UN migration meeting opened new avenues for global cooperation – Assembly president

The President of the United Nations General Assembly today said the body’s recent session on international migration served to underscore how today’s integrated world can serve a positive engine of change.

The 14-15 September High-level Dialogue “revealed the potential and opportunities that globalization presents as a force for improving the lives of millions of people,” Assembly President Sheikha Haya Rashed Al Khalifa said in her address to the opening of this year’s general debate.

In her closing remarks to that session, she had noted that during the two days, nearly all of the 130-plus governments present expressed the wish to continue an international dialogue on the issue of migration in some form or another. In particular, many “embraced the Secretary-General’s proposal of establishing a Global Forum on Migration and Development and the offer made by the Government of Belgium to host the first meeting of the Forum next year,” she said.

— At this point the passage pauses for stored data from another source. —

==> config.mk <==
export PLATFORM = sky130hd
export DESIGN_NAME = ram_arbiter
export DESIGN_NICKNAME = d
export VERILOG_FILES = /design/src/rtl/ram_arbiter.sv
export SDC_FILE = /design/constraint.sdc
export NUM_CORES = 1
export LEC_CHECK = 0
export BUFFER_PORTS_ARGS = -buffer_cell sky130_fd_sc_hd__buf_2
export CAP_MARGIN = 0
export CORE_MARGIN = 2
export CORE_UTILIZATION = 44
export DETAILED_ROUTE_END_ITERATION = 16
export HOLD_SLACK_MARGIN = 0.08
export PLACE_DENSITY = 0.84
export SLEW_MARGIN = 10
export SYNTH_ARGS = -nofsm -noshare
export SYNTH_HDL_FRONTEND = slang
export SYNTH_SLANG_ARGS = --single-unit
==> constraint.sdc <==
create_clock -name clk -period 1.8 [get_ports clk]
set_input_delay 0 -clock clk [delete_from_list [all_inputs] [get_ports clk]]
set_output_delay 0 -clock clk [all_outputs]
set_load 0.01 [all_outputs]
`config.mk`:
```
export PLATFORM = sky130hd
export DESIGN_NAME = stream_mux4to1
export DESIGN_NICKNAME = d
export VERILOG_FILES = /design/src/rtl/stream_mux4to1.sv
export SDC_FILE = /design/constraint.sdc
export NUM_CORES = 1
export LEC_CHECK = 0
export BUFFER_PORTS_ARGS = -buffer_cell sky130_fd_sc_hd__buf_2
export CORE_ASPECT_RATIO = 1.1
export CORE_MARGIN = 3
export CORE_UTILIZATION = 50
export DETAILED_ROUTE_END_ITERATION = 7
export GPL_TIMING_DRIVEN = 0
export PLACE_DENSITY = 0.85
export RECOVER_POWER = 100
export SYNTH_ARGS = -nofsm -noshare
export SYNTH_HDL_FRONTEND = slang
export SYNTH_SLANG_ARGS = --single-unit
```
`constraint.sdc`:
```
create_clock -name clk_i -period 8.8 [get_ports clk_i]
set_clock_uncertainty 0.1 [all_clocks]
set_input_delay 1.32 -clock clk_i [delete_from_list [all_inputs] [get_ports clk_i]]
set_output_delay 1.32 -clock clk_i [all_outputs]
set_load 0.01 [all_outputs]
```
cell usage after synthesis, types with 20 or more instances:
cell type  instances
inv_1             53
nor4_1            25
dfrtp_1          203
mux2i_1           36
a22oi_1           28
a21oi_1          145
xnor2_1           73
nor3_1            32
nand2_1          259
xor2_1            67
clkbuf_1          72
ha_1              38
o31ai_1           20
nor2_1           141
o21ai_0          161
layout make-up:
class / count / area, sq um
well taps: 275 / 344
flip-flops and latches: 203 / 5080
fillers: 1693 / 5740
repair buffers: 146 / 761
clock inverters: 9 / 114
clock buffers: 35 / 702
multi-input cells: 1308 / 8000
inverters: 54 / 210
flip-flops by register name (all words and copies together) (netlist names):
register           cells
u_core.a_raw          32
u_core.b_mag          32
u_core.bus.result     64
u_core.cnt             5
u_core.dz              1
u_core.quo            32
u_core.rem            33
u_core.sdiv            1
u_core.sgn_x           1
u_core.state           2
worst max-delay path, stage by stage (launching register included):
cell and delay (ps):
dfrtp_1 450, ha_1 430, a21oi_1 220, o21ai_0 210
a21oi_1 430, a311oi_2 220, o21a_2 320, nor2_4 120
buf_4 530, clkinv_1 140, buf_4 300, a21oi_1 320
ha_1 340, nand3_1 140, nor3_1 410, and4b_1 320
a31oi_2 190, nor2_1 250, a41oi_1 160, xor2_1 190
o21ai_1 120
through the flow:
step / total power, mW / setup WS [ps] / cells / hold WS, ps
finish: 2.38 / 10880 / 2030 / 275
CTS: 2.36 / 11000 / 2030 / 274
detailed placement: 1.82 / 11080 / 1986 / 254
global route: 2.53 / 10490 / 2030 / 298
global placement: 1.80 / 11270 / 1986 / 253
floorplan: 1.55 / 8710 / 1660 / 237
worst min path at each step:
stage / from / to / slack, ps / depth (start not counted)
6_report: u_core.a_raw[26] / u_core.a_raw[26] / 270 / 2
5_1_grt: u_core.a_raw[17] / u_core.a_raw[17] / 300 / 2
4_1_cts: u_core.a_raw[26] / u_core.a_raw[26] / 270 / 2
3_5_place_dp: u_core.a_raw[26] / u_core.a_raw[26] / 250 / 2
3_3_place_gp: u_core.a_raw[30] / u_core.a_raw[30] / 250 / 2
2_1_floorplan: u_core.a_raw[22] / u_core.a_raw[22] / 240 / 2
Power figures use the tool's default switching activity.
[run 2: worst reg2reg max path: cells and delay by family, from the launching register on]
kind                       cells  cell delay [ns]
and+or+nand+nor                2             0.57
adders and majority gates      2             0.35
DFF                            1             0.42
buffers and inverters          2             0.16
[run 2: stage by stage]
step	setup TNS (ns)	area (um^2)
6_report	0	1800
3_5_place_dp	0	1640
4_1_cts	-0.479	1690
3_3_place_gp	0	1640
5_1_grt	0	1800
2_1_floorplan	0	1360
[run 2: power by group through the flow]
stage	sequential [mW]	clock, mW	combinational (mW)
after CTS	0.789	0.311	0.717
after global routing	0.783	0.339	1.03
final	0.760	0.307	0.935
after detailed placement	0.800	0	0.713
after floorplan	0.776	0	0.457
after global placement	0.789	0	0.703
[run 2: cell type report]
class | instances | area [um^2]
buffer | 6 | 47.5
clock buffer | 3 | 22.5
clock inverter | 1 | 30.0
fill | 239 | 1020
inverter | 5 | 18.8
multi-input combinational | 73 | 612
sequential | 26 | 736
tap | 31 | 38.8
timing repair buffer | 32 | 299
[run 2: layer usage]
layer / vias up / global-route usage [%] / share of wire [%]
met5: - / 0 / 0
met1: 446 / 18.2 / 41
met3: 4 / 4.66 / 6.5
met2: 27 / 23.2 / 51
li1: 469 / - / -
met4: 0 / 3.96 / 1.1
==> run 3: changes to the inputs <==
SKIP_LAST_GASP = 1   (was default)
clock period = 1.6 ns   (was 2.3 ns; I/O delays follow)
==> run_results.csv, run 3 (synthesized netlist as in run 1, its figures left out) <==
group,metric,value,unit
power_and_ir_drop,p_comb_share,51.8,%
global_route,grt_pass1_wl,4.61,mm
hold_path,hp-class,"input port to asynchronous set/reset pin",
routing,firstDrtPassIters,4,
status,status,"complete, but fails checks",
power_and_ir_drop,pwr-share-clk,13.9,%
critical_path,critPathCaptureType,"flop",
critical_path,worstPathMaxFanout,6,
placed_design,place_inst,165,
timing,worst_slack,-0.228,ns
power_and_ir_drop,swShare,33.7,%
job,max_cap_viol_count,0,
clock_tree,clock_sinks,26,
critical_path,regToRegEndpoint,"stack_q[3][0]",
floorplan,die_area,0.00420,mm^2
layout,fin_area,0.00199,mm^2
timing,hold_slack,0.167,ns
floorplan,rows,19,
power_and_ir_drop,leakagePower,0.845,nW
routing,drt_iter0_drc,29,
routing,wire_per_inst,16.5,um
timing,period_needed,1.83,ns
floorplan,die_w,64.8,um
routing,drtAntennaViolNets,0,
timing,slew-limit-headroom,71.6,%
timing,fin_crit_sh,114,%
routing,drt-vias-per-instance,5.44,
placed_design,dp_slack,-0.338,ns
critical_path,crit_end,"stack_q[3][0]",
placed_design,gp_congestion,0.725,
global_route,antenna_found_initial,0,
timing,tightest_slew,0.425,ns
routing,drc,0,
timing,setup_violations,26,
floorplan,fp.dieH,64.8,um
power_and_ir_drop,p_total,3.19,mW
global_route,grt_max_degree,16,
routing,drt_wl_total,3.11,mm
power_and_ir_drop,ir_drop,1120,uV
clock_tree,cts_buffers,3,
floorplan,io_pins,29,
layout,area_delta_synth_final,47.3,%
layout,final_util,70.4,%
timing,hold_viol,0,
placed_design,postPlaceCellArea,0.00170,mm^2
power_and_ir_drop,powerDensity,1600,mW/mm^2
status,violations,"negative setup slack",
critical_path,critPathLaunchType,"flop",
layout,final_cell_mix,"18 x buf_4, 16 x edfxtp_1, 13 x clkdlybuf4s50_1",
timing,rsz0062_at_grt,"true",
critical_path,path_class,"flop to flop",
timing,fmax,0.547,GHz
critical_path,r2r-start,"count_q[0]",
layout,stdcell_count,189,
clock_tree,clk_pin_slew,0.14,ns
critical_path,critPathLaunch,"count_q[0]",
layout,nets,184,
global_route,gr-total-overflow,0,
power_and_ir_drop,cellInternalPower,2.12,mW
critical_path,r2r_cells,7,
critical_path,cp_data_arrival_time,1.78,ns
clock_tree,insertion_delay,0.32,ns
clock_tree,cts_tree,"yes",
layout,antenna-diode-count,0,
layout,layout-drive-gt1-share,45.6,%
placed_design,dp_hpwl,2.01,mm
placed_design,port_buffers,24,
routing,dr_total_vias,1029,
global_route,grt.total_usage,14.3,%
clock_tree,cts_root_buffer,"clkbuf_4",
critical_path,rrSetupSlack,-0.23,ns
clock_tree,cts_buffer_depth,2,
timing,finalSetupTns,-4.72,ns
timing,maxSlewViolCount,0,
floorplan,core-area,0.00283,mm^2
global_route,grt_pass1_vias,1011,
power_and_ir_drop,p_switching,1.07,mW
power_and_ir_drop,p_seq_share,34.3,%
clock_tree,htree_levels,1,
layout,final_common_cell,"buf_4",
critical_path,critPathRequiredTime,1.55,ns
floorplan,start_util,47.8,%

The Dialogue drove home several key points, the President concluded: that international migration is a growing phenomenon and can be a positive force for development in countries of origin as well as countries of destination, provided it is supported by the right set of policies; and that it is important to strengthen international cooperation bilaterally, regionally and globally.

The Secretary-General has proposed the establishment of a standing forum which governments could use to explore and compare policy approaches. Such a government-led consultative forum on migration and development would not produce negotiated outcomes or recommendations, according to the Secretary-General and his Special Representative on Migration, Peter Sutherland. Rather, it would make new policy ideas more widely known, add value to existing regional consultations, and encourage an integrated approach to migration and development at both the national and international levels.

The High-Level Dialogue was the first Assembly meeting to focus directly on migration, with an emphasis on identifying ways to maximize the development benefits of migration and to reduce difficulties.